A number of respondents also felt that acupuncturists who are members of the British Acupuncture Council and pharmacists and chartered physiotherapists practising acupuncture should be exempt from the register as they are already appropriately trained and practice to strict Codes of Practice and Ethics.  Similar views were expressed with regard to electrolysis.

The Bill as introduced does provide exemptions to some requirements, for example members of a specific profession, such as doctors, will not be required to have a licence to practice special procedures, unless regulations provide otherwise.

Introducing a ban on the intimate piercing of people under 16 years old

There are a number of issues with regard to intimate piercing of children and young people.  Due to young people being less likely to have the experience or knowledge of how to clean or maintain an intimate piercing, complications, such as infections, are more prevalent and as young people continue to grow during their teenage years an intimate piercing could result in further complications as their body develops.  The intimate piercing of children and young people could also be considered a child protection issue.  As stated in the Explanatory Memorandum:

By undergoing the procedure, young people may be putting themselves in a vulnerable position by placing themselves in situations in which their ‘intimate’ areas are exposed to, touched and pierced by an adult who may be previously unknown to them.

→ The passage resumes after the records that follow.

--- config.mk ---
export PLATFORM = sky130hd
export DESIGN_NAME = selftest_engine
export DESIGN_NICKNAME = d
export VERILOG_FILES = /design/src/selftest_pkg.sv /design/src/selftest_engine.sv
export VERILOG_INCLUDE_DIRS = /design/src
export SDC_FILE = /design/constraint.sdc
export NUM_CORES = 1
export LEC_CHECK = 0
export ABC_AREA = 0
export CAP_MARGIN = 15
export CORE_MARGIN = 2
export CORE_UTILIZATION = 55
export CTS_BUF_LIST = sky130_fd_sc_hd__clkbuf_8 sky130_fd_sc_hd__clkbuf_16
export DETAILED_ROUTE_END_ITERATION = 8
export DONT_BUFFER_PORTS = 1
export HOLD_SLACK_MARGIN = 0.08
export PLACE_DENSITY = 0.7
export SYNTH_ARGS = -nofsm -noshare
export SYNTH_HDL_FRONTEND = slang
export SYNTH_SLANG_ARGS = --single-unit
export TNS_END_PERCENT = 50
--- constraint.sdc ---
create_clock -name pclk -period 4.2 [get_ports pclk]
set_clock_uncertainty 0.2 [all_clocks]
set_input_delay 1.26 -clock pclk [delete_from_list [all_inputs] [get_ports pclk]]
set_output_delay 1.26 -clock pclk [all_outputs]
set_load 0.1 [all_outputs]
--- src/selftest_cfg.svh ---
// Offsets, field positions, reset values and codes for the self-test block.
// Assumes a 12-bit byte address on the register bus.
`ifndef SELFTEST_CFG_SVH
`define SELFTEST_CFG_SVH
`define OFS_START     12'h380
`define OFS_EXT_CTL   12'h388
`define OFS_DLY_SYM   12'h38C
`define OFS_STATUS    12'h394
`define CTL_MASK      32'h1FFFFFFF
`define CTL_RESET     32'h0400007F
`define DLY_RESET     9'h1BC
`define BIT_FORCED    28
`define LANE_HI       27
`define LANE_LO       26
`define BIT_NO_HALT   25
`define BIT_LOOP_FOREVER 24
`define BIT_LOOP_FOREVER_ALIAS `BIT_LOOP_FOREVER
`define SKIP_HI       23
`define SKIP_LO       12
`define LIMIT_HI      11
`define LIMIT_LO      0
`define LANE_NONE     2'h0
`define LANE_MOD4     2'h1
`define LANE_MOD8     2'h2
`define SYM_COM       9'h1BC
`define SYM_SKP       9'h11C
`define SYM_IDL       9'h17C
`define FIFO_DEPTH    16
`define TX_W          10
`endif

--- src/selftest_pkg.sv ---
// Types shared by the self-test engine.
// Assumes nothing beyond the config header.
package selftest_pkg;
  typedef enum logic [2:0] {
    ST_IDLE, ST_TRAIN, ST_DATA, ST_SKIP, ST_EIOS, ST_DONE
  } eng_state_e;
  typedef struct packed {
    logic [31:0] ctl;
    logic [8:0]  dly;
    logic        port_start;
    logic        pready;
    logic        pslverr;
    logic [31:0] prdata;
    eng_state_e  st;
    logic [2:0]  sym;
    logic [11:0] sets;
    logic [11:0] skp;
    logic        dset;
    logic        frc;
    logic        err_seen;
    logic        halted;
    logic        done;
    logic [7:0]  err_cap;
    logic        train_req;
    logic        override;
    logic        discard;
    logic        running;
  } eng_s;
endpackage

--- src/selftest_engine.sv ---
// Link self-test pattern engine with APB registers and a transmit FIFO.
// Assumes pattern, error and training inputs come from logic on pclk.
//
// Our own choice: the APB register port.
`timescale 1ns/1ps
`default_nettype none
`include "selftest_cfg.svh"

module selftest_fifo #(
  parameter int WIDTH = `TX_W,
  parameter int DEPTH = `FIFO_DEPTH
) (
  input  wire logic             pclk,
  input  wire logic             presetn,
  input  wire logic             ce,
  input  wire logic             in_valid,
  input  wire logic [WIDTH-1:0] in_data,
  output var  logic             in_ready,
  output var  logic             out_valid,
  output var  logic [WIDTH-1:0] out_data,
  input  wire logic             out_ready
);
  localparam int CW = $clog2(DEPTH + 1);
  // Shift style keeps the head word in a flip-flop at entry zero
  typedef struct packed {
    logic [DEPTH-1:0][WIDTH-1:0] mem;
    logic [CW-1:0]               cnt;
    logic                        ovalid;
    logic                        iready;
  } fifo_s;

  fifo_s r_ff;
  fifo_s nxt_r;
  logic  pop;
  logic  push;
  logic [CW-1:0] wpos;
  logic [DEPTH-1:0][WIDTH-1:0] shifted;

  // Each entry takes its upper neighbour on a pop; the top entry holds
  for (genvar g = 0; g < DEPTH; g++) begin : g_shift
    if (g < DEPTH - 1) begin : g_mid
      assign shifted[g] = r_ff.mem[g+1];
    end else begin : g_top
      assign shifted[g] = r_ff.mem[g];
    end
  end

  always_comb begin
    nxt_r = r_ff;
    pop   = r_ff.ovalid & out_ready;
    push  = in_valid & r_ff.iready;
    wpos  = r_ff.cnt;
    if (pop) begin
      nxt_r.mem = shifted;
      wpos      = r_ff.cnt - CW'(1);
    end
    if (push) begin
      nxt_r.mem[wpos] = in_data;
    end
    nxt_r.cnt    = r_ff.cnt + CW'(push) - CW'(pop);
    // Flags come from the next count, so they stay registered
    nxt_r.ovalid = (nxt_r.cnt != '0);
    nxt_r.iready = (nxt_r.cnt != CW'(DEPTH));
  end

  always_ff @(posedge pclk or negedge presetn) begin
    if (!presetn) begin
      r_ff        <= '0;
      r_ff.iready <= 1'b1;
    end else if (ce) begin
      r_ff <= nxt_r;
    end
  end

  assign in_ready  = r_ff.iready;
  assign out_valid = r_ff.ovalid;
  assign out_data  = r_ff.mem[0];
endmodule

module selftest_engine
  import selftest_pkg::*;
#(
  parameter int FIFO_DEPTH = `FIFO_DEPTH
) (
  input  wire logic            pclk,
  input  wire logic            presetn,
  input  wire logic            ce,
  input  wire logic            psel,
  input  wire logic            penable,
  input  wire logic            pwrite,
  input  wire logic [11:0]     paddr,
  input  wire logic [31:0]     pwdata,
  output var  logic [31:0]     prdata,
  output var  logic            pready,
  output var  logic            pslverr,
  input  wire logic            global_test_start,
  input  wire logic [31:0]     pattern_sym,
  input  wire logic [3:0]      pattern_kflag,
  input  wire logic            train_ack,
  input  wire logic            err_in,
  input  wire logic [7:0]      err_code,
  output var  logic [`TX_W-1:0] tx_data,
  output var  logic            tx_valid,
  input  wire logic            tx_ready,
  output var  logic [1:0]      lane_group_select,
  output var  logic            train_req,
  output var  logic            tx_override,
  output var  logic            rx_discard,
  output var  logic            test_running,
  output var  logic            test_done
);
  eng_s r_ff;
  eng_s nxt_r;

  logic             push;
  logic [`TX_W-1:0] push_data;
  logic             fifo_ready;
  logic             setup;
  logic             acc;
  logic             hit;
  logic [31:0]      rdval;
  logic             start;
  logic             forced_entry;
  logic [1:0]       lane_grp;
  logic             no_halt_on_error;
  logic             loop_forever;
  logic [11:0]      skip_interval;
  logic [11:0]      loop_limit;
  logic [7:0]       pat;
  logic             pat_k;
  logic             active;
  logic [31:0]      status;
  logic [8:0]       slot_sym [4];

  // One word per pattern slot, K flag above the byte
  for (genvar g = 0; g < 4; g++) begin : g_slot
    assign slot_sym[g] = {pattern_kflag[g], pattern_sym[8*g +: 8]};
  end

  // Ordered sets open with a comma, then repeat their fill symbol
  function automatic logic [`TX_W-1:0] os_word(input logic [2:0] idx,
                                                input logic [8:0] fill);
    logic [8:0] s;
    s = (idx == 3'h0) ? `SYM_COM : fill;
    return {1'b0, s};
  endfunction

  // Status fields pack into one read-only word
  always_comb begin
    status        = '0;
    status[0]     = r_ff.running;
    status[1]     = r_ff.done;
    status[2]     = r_ff.halted;
    status[3]     = r_ff.err_seen;
    status[15:8]  = r_ff.err_cap;
    status[27:16] = r_ff.sets;
  end

  always_comb begin
    nxt_r            = r_ff;
    push             = 1'b0;
    push_data        = '0;
    rdval            = '0;
    hit              = 1'b1;
    forced_entry     = r_ff.ctl[`BIT_FORCED];
    lane_grp         = r_ff.ctl[`LANE_HI:`LANE_LO];
    no_halt_on_error = r_ff.ctl[`BIT_NO_HALT];
    loop_forever     = r_ff.ctl[`BIT_LOOP_FOREVER];
    skip_interval    = r_ff.ctl[`SKIP_HI:`SKIP_LO];
    loop_limit       = r_ff.ctl[`LIMIT_HI:`LIMIT_LO];
    start = r_ff.port_start | global_test_start;
    pat   = slot_sym[r_ff.sym[1:0]][7:0];
    pat_k = slot_sym[r_ff.sym[1:0]][8];
    active = (r_ff.st == ST_DATA) || (r_ff.st == ST_SKIP) ||
             (r_ff.st == ST_EIOS);

    // Register bus: zero-wait answer, registered from the setup cycle
    setup = psel & ~penable;
    acc   = psel & penable & r_ff.pready;
    case (paddr)
      `OFS_START:   rdval = {31'h0, r_ff.port_start};
      `OFS_EXT_CTL: rdval = r_ff.ctl;
      `OFS_DLY_SYM: rdval = {23'h0, r_ff.dly};
      `OFS_STATUS:  rdval = status;
      default: hit = 1'b0;
    endcase
    // Answer is registered so pready comes straight from a flip-flop
    nxt_r.pready  = setup;
    nxt_r.pslverr = setup & ~hit;
    nxt_r.prdata  = (setup && !pwrite) ? rdval : 32'h0;
    if (acc && pwrite) begin
      case (paddr)
        `OFS_START:   nxt_r.port_start = pwdata[0];
        `OFS_EXT_CTL: nxt_r.ctl = pwdata & `CTL_MASK;
        `OFS_DLY_SYM: nxt_r.dly = pwdata[8:0];
        default: ;
      endcase
    end

    // Pattern engine; a full FIFO stalls it symbol by symbol
    case (r_ff.st)
      ST_IDLE: begin
        if (start) begin
          nxt_r.sets     = '0;
          nxt_r.skp      = '0;
          nxt_r.sym      = '0;
          nxt_r.dset     = 1'b0;
          nxt_r.err_seen = 1'b0;
          nxt_r.halted   = 1'b0;
          nxt_r.done     = 1'b0;
          nxt_r.err_cap  = '0;
          // Mode is latched so later writes cannot flip it mid-run
          nxt_r.frc      = forced_entry;
          if (!loop_forever && loop_limit == 12'h000) begin
            nxt_r.st = ST_EIOS;
          end else if (forced_entry) begin
            nxt_r.st = ST_DATA;
          end else begin
            nxt_r.st = ST_TRAIN;
          end
        end
      end

      ST_TRAIN: begin
        // A start that drops while training abandons the run
        if (!start) begin
          nxt_r.st = ST_IDLE;
        end else if (train_ack) begin
          nxt_r.st = ST_DATA;
        end
      end

      ST_DATA: begin
        if (fifo_ready) begin
          push = 1'b1;
          if (r_ff.dset) begin
            push_data = {1'b1, r_ff.dly};
          end else begin
            push_data = {1'b0, pat_k, pat};
          end
          nxt_r.sym = r_ff.sym + 3'h1;
          if (r_ff.sym == 3'h7) begin
            nxt_r.sets = r_ff.sets + 12'h001;
            nxt_r.skp  = r_ff.skp + 12'h001;
            case (lane_grp)
              `LANE_MOD4: nxt_r.dset = (nxt_r.sets[1:0] == 2'h3);
              `LANE_MOD8: nxt_r.dset = (nxt_r.sets[2:0] == 3'h7);
              `LANE_NONE: nxt_r.dset = 1'b0;
              // Reserved 11 sends no delay sets, like 00
              default:    nxt_r.dset = 1'b0;
            endcase
            // A dropped start ends the run only at a set boundary
            if ((!loop_forever && nxt_r.sets == loop_limit) ||
                !start) begin
              nxt_r.st = ST_EIOS;
            end else if (skip_interval != 12'h000 &&
                         nxt_r.skp == skip_interval) begin
              nxt_r.st  = ST_SKIP;
              nxt_r.skp = '0;
            end
          end
        end
      end

      // Skip sets do not count toward the loop limit
      ST_SKIP: begin
        if (fifo_ready) begin
          push      = 1'b1;
          push_data = os_word(r_ff.sym, `SYM_SKP);
          nxt_r.sym = r_ff.sym + 3'h1;
          if (r_ff.sym == 3'h3) begin
            nxt_r.sym = '0;
            nxt_r.st  = ST_DATA;
          end
        end
      end

      ST_EIOS: begin
        if (fifo_ready) begin
          push      = 1'b1;
          push_data = os_word(r_ff.sym, `SYM_IDL);
          nxt_r.sym = r_ff.sym + 3'h1;
          if (r_ff.sym == 3'h3) begin
            nxt_r.sym  = '0;
            nxt_r.st   = ST_DONE;
            nxt_r.done = 1'b1;
          end
        end
      end

      ST_DONE: begin
        // Start must drop before a new run; a held start never reloops
        if (!start) begin
          nxt_r.st = ST_IDLE;
        end
      end

      default: nxt_r.st = ST_IDLE;
    endcase

    // Errors are ignored while forced entry drives the link
    if (err_in && active && !r_ff.frc) begin
      nxt_r.err_seen = 1'b1;
      if (!r_ff.err_seen || no_halt_on_error) begin
        nxt_r.err_cap = err_code;
      end
      if (!no_halt_on_error && r_ff.st != ST_EIOS) begin
        nxt_r.halted = 1'b1;
        nxt_r.st     = ST_EIOS;
        nxt_r.sym    = '0;
      end
    end

    nxt_r.running   = (nxt_r.st != ST_IDLE) && (nxt_r.st != ST_DONE);
    nxt_r.train_req = (nxt_r.st == ST_TRAIN) && !nxt_r.frc;
    nxt_r.override  = nxt_r.running && nxt_r.frc;
    nxt_r.discard   = nxt_r.running && nxt_r.frc;
  end

  // Clock enable low freezes the whole state, bus answer included
  always_ff @(posedge pclk or negedge presetn) begin
    if (!presetn) begin
      r_ff     <= '0;
      r_ff.ctl <= `CTL_RESET;
      r_ff.dly <= `DLY_RESET;
      r_ff.st  <= ST_IDLE;
    end else if (ce) begin
      r_ff <= nxt_r;
    end
  end

  // Sixteen entries let the engine run ahead of a slow sink
  selftest_fifo #(
    .WIDTH (`TX_W),
    .DEPTH (FIFO_DEPTH)
  ) u_fifo (
    .pclk      (pclk),
    .presetn   (presetn),
    .ce        (ce),
    .in_valid  (push),
    .in_data   (push_data),
    .in_ready  (fifo_ready),
    .out_valid (tx_valid),
    .out_data  (tx_data),
    .out_ready (tx_ready)
  );

  assign prdata            = r_ff.prdata;
  assign pready            = r_ff.pready;
  assign pslverr           = r_ff.pslverr;
  assign lane_group_select = r_ff.ctl[`LANE_HI:`LANE_LO];
  assign train_req         = r_ff.train_req;
  assign tx_override       = r_ff.override;
  assign rx_discard        = r_ff.discard;
  assign test_running      = r_ff.running;
  assign test_done         = r_ff.done;
endmodule
`default_nettype wire

### Word level (Yosys, flattened, before mapping)

Index checks and enable logic that the tools add are counted.

| word-level totals | value |
|---|---|
| register bits | 286 |
| bits in latches | 0 |
| RAM bits | 0 |
| ROM bits | 0 |
| output and inout bits | 52 |
| memories kept | 0 |

| cells by class | value |
|---|---|
| add/subtract/negate cells | 6 |
| multipliers | 0 |
| divide/modulo/power cells | 0 |
| $lt $le $gt $ge | 3 |
| equal/unequal tests | 26 |
| shift operators | 0 |
| multiplexer cells | 53 |
| bitwise logic cells | 10 |
| reduce and logical (&&, ||, !) cells | 41 |

Operators by type and width:

| kind | count |
|---|---|
| bitwise mux 160 bit | 1 |
| 2-to-1 mux 160 bit | 1 |
| 2-to-1 mux 150 bit | 1 |
| one-hot mux 29 bit (4 select lines) | 1 |
| one-hot mux 25 bit (2 select lines) | 1 |
| == test 12 x 10 -> 1 bit (second input constant) | 4 |
| 2-to-1 mux 43 bit | 1 |
| demux 10 bit (select 4 bit) | 1 |
| 2-to-1 mux 8 bit | 5 |
| 2-to-1 mux 6 bit | 6 |
| 2-to-1 mux 9 bit | 4 |
| 2-to-1 mux 32 bit | 1 |
| 2-to-1 mux 31 bit | 1 |
| 2-to-1 mux 10 bit | 3 |
| one-hot mux 10 bit (3 select lines) | 1 |
| 2-to-1 mux 25 bit | 1 |
| adder 12 x 1 -> 12 bit (second input constant) | 2 |
| == test 12 bit | 2 |
| 2-to-1 mux 12 bit | 2 |
| 2-to-1 mux 3 bit | 8 |
| binary-select mux 9 bit (select 2 bit) | 1 |
| one-hot mux 3 bit (6 select lines) | 1 |
| == test 3 bit (second input constant) | 4 |
| logical AND 1 bit | 12 |
| other kinds (36) | 74 |

### Logic depth before layout (Yosys ltp)

Gate-level depths: netlist (run 1).

| depth | value |
|---|---|
| word-level depth | 13 |
| depth in mapped cells | 16 |
| mapped depth without buffers | 14 |

### Modules after synthesis

A second synthesis (run 1) with hierarchy kept.

| unflattened totals | value |
|---|---|
| cell total of the unflattened synthesis | 1913 |
| area total of the unflattened synthesis | 17501.8 sq um |

Modules (own cells, without submodules):

| module | instances | cells an instance | area each (sq um) | seq. area each (sq um) |
|---|---|---|---|---|
| selftest_fifo | 1 | 1182 | 10364.9 | 4180.3 |
| selftest_engine | 1 | 731 | 7136.8 | 2920.3 |

### Worst setup path after synthesis (run 1)

OpenSTA, ideal clock, no wires.

| timing | value |
|---|---|
| path type | input port to flip-flop |
| start | input port tx_ready |
| end | register u_fifo.r_ff, in the netlist u_fifo.in_ready |
| setup time | 0.080 ns |
| arrival | 3.878 ns |
| path slack | 0.043 ns |
| stages on the path | 16 |
| cells stage by stage | nand2_1 -> inv_2 -> clkbuf_1 -> clkbuf_1 -> ha_1 -> inv_1 -> ha_1 -> inv_1 -> fa_1 -> nor2_1 -> nor2_1 -> nor2_1 -> nor2_1 -> xnor2_1 -> nand2_1 -> o22a_1 |

| on the way | value |
|---|---|
| word-level cells in the longest chain between the ends | 3 |

RTL lines:

| what | RTL line | RTL |
|---|---|---|
| start, declared | selftest_engine.sv:104 | `input wire logic tx_ready,` |
| bitwise AND 1 bit | selftest_engine.sv:50 | `pop = r_ff.ovalid & out_ready;` |
| subtractor 5 x 1 -> 5 bit | selftest_engine.sv:60 | `nxt_r.cnt = r_ff.cnt + CW'(push) - CW'(pop);` |
| != test 5 bit | selftest_engine.sv:63 | `nxt_r.iready = (nxt_r.cnt != CW'(DEPTH));` |
| end signal, assigned | selftest_engine.sv:71 | `r_ff <= nxt_r;` |
| end, declared | selftest_engine.sv:32 | `fifo_s r_ff;` |

Every way passes these cells.
A chain may end at the register's enable or synchronous reset.

### Worst setup path after layout (run 1)

| timing | value |
|---|---|
| start | register r_ff[46] in the netlist's numbering |
| end | register u_fifo.r_ff[42] in the netlist's numbering |

| on the way | value |
|---|---|
| word-level cells in the longest chain between the ends | 5 |
| elaborated cells between the ends (all ways) | 9 |

RTL lines:

| what | RTL line | RTL |
|---|---|---|
| start, declared | selftest_engine.sv:112 | `eng_s r_ff;` |
| start signal, assigned | selftest_engine.sv:328 | `r_ff <= nxt_r;` |
| == test 3 x 2 -> 1 bit / == test 3 bit (equally long branches) | selftest_engine.sv:201 | `case (r_ff.st)` |
| OR reduction 3 bit (no source line) | -- |  |
| 2-to-1 mux 1 bit | -- |  |
| bitwise AND 1 bit | selftest_engine.sv:51 | `push = in_valid & r_ff.iready;` |
| 2-to-1 mux 160 bit * | selftest_engine.sv:57 | `if (push) begin` |

Mark *: on every way between the ends. The rest lies on a longest branch, timed or not.

==> results of run 1 <==
## report_power, final
group	leakage, nW	internal [mW]	switching [mW]
Combinational	2.36	1.07	1.67
Sequential	3.32	3.45	0.896
Clock	0.513	1.44	1.07
## cell usage after synthesis (all sizes together), types with 3 or more instances
library cell and instances:
mux2 51, inv 41, xnor2 23, xor2 16, nor4 10, mux2i 10
o2bb2ai 28, o21ai 50, or4 6, nor3 19, nand4 25, o31ai 6
a211oi 3, a22o 11, a2111oi 3, a222oi 5, nand2 72, dfrtp 268
nand3b 6, o221ai 15, nor2b 9, buf 56, ha 19, nor2 168
a22oi 24, mux4 9, and2 5, or3 17, a21oi 170, nand3 29
a31oi 24, and3 12, nand4b 6, dfstp 15, a21o 3, o211ai 3
o21a 7, o22ai 137, clkbuf 103
## worst paths after layout
check	startpoint	end	slack, ns
max in group asynchronous	presetn	u_fifo.r_ff[152]$_DFFE_PN0P_	2.75
min reg2reg	r_ff[15]$_DFFE_PN0P_	r_ff[15]$_DFFE_PN0P_	0.30
max	r_ff[46]$_DFFE_PN0P_	u_fifo.r_ff[42]$_DFFE_PN0P_	0.78
min	presetn	r_ff[41]$_DFFE_PN0P_	0.21
max reg2reg	r_ff[46]$_DFFE_PN0P_	u_fifo.r_ff[42]$_DFFE_PN0P_	0.78
min in group pclk	r_ff[15]$_DFFE_PN0P_	r_ff[15]$_DFFE_PN0P_	0.30
## sequential cells by signal, indices dropped and copies added, names as in the netlist, 2 cells and up, named ones only
register and cells:
lane_group_select 2, u_fifo.r_ff 145, r_ff 64, loop_limit 12, u_fifo.out_data 10, prdata 29
## layout make-up
class / instances / area [um^2] / share of cell area (%)
clock inverter: 20 / 121 / 0.786
timing repair buffer: 30 / 225 / 1.46
multi-input combinational: 1033 / 6590 / 42.7
inverter: 41 / 154 / 0.997
sequential: 283 / 7100 / 46.0
tap: 335 / 419 / 2.72
clock buffer: 35 / 820 / 5.31
## layer usage
layer,global-route usage [%],share of wire [%],wire length (um)
met1,36.3,43,16300
met2,44.0,48,18100
met3,4.44,6.1,2300
met4,8.28,3.0,1120
met5,0,0,0
## per-stage QoR
step / setup WS [ns] / power (mW) / area [um^2] / instances
final: 0.784 / 9.59 / 15400 / 1777
after global routing: 0.585 / 10.1 / 15400 / 1777
after CTS: 0.827 / 9.60 / 15400 / 1777
after detailed placement: 0.349 / 7.09 / 14500 / 1722
after global placement: 0.412 / 6.98 / 14500 / 1722
after floorplan: 0.0429 / 6.39 / 14600 / 1516
## cells by family (layout without fill, tap and decap cells)
logic type	count (synthesis)	count (layout)
AOI/OAI and AO/OA	506	506
and+or+nand+nor	395	395
DFF	283	283
buffers and inverters	200	126
muxes	70	70
xor gates and xnor gates	39	39
adders and majority gates	20	20
other	1	3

Currently in Wales there is no age restriction for any body piercing.  If a young person is capable of understanding the nature of the act to be done then they can give valid consent.  Due to the nature of the procedures and the intimate areas involved some criminal legislation, for example the Sexual Offence Act 2003, may be relevant, however an intimate piercing is not automatically a sexual assault or criminal offence.

The Bill defines an intimate piercing as the perforation of the skin or mucous membrane of the anus, breast (including the nipple and areola), buttock, natal cleft, penis (including the foreskin), perineum, pubic mound, scrotum or vulva.

The purpose of the provisions in the Bill to prohibit, in Wales, the intimate piercing of a person who is under the age of 16 is to protect children and young people from the potential health harms of an intimate piercing and to avoid circumstances where they are placed in potentially vulnerable situations.  The Bill will also provide greater clarity and consistency in the law.

The Bill also makes it an offence for a person in Wales to make arrangements to perform an intimate piercing on a person who is under the age of 16, so even if a young person had not undergone an intimate piercing the making of arrangements for the procedure would be classed as an offence.

The Bill does provide a ‘due diligence’ defence for a person who offers to perform or performs the intimate piercing if they have taken reasonable steps to ensure that the person requesting the piercing was aged 16 or over, such as checking their age.  A person under the age of 16 providing their consent or consent given by a guardian or parent on their behalf will not be a classed as a defence.

Local authorities will have a duty to undertake enforcement action in relation to the provisions, including bringing forward prosecutions and investigating complaints, and appointing ‘authorised officers’ for these purposes.

Currently many practitioners choose not to perform intimate piercings on young people under the age of 18 and the Bill will not affect the ability of practitioners to continue this policy.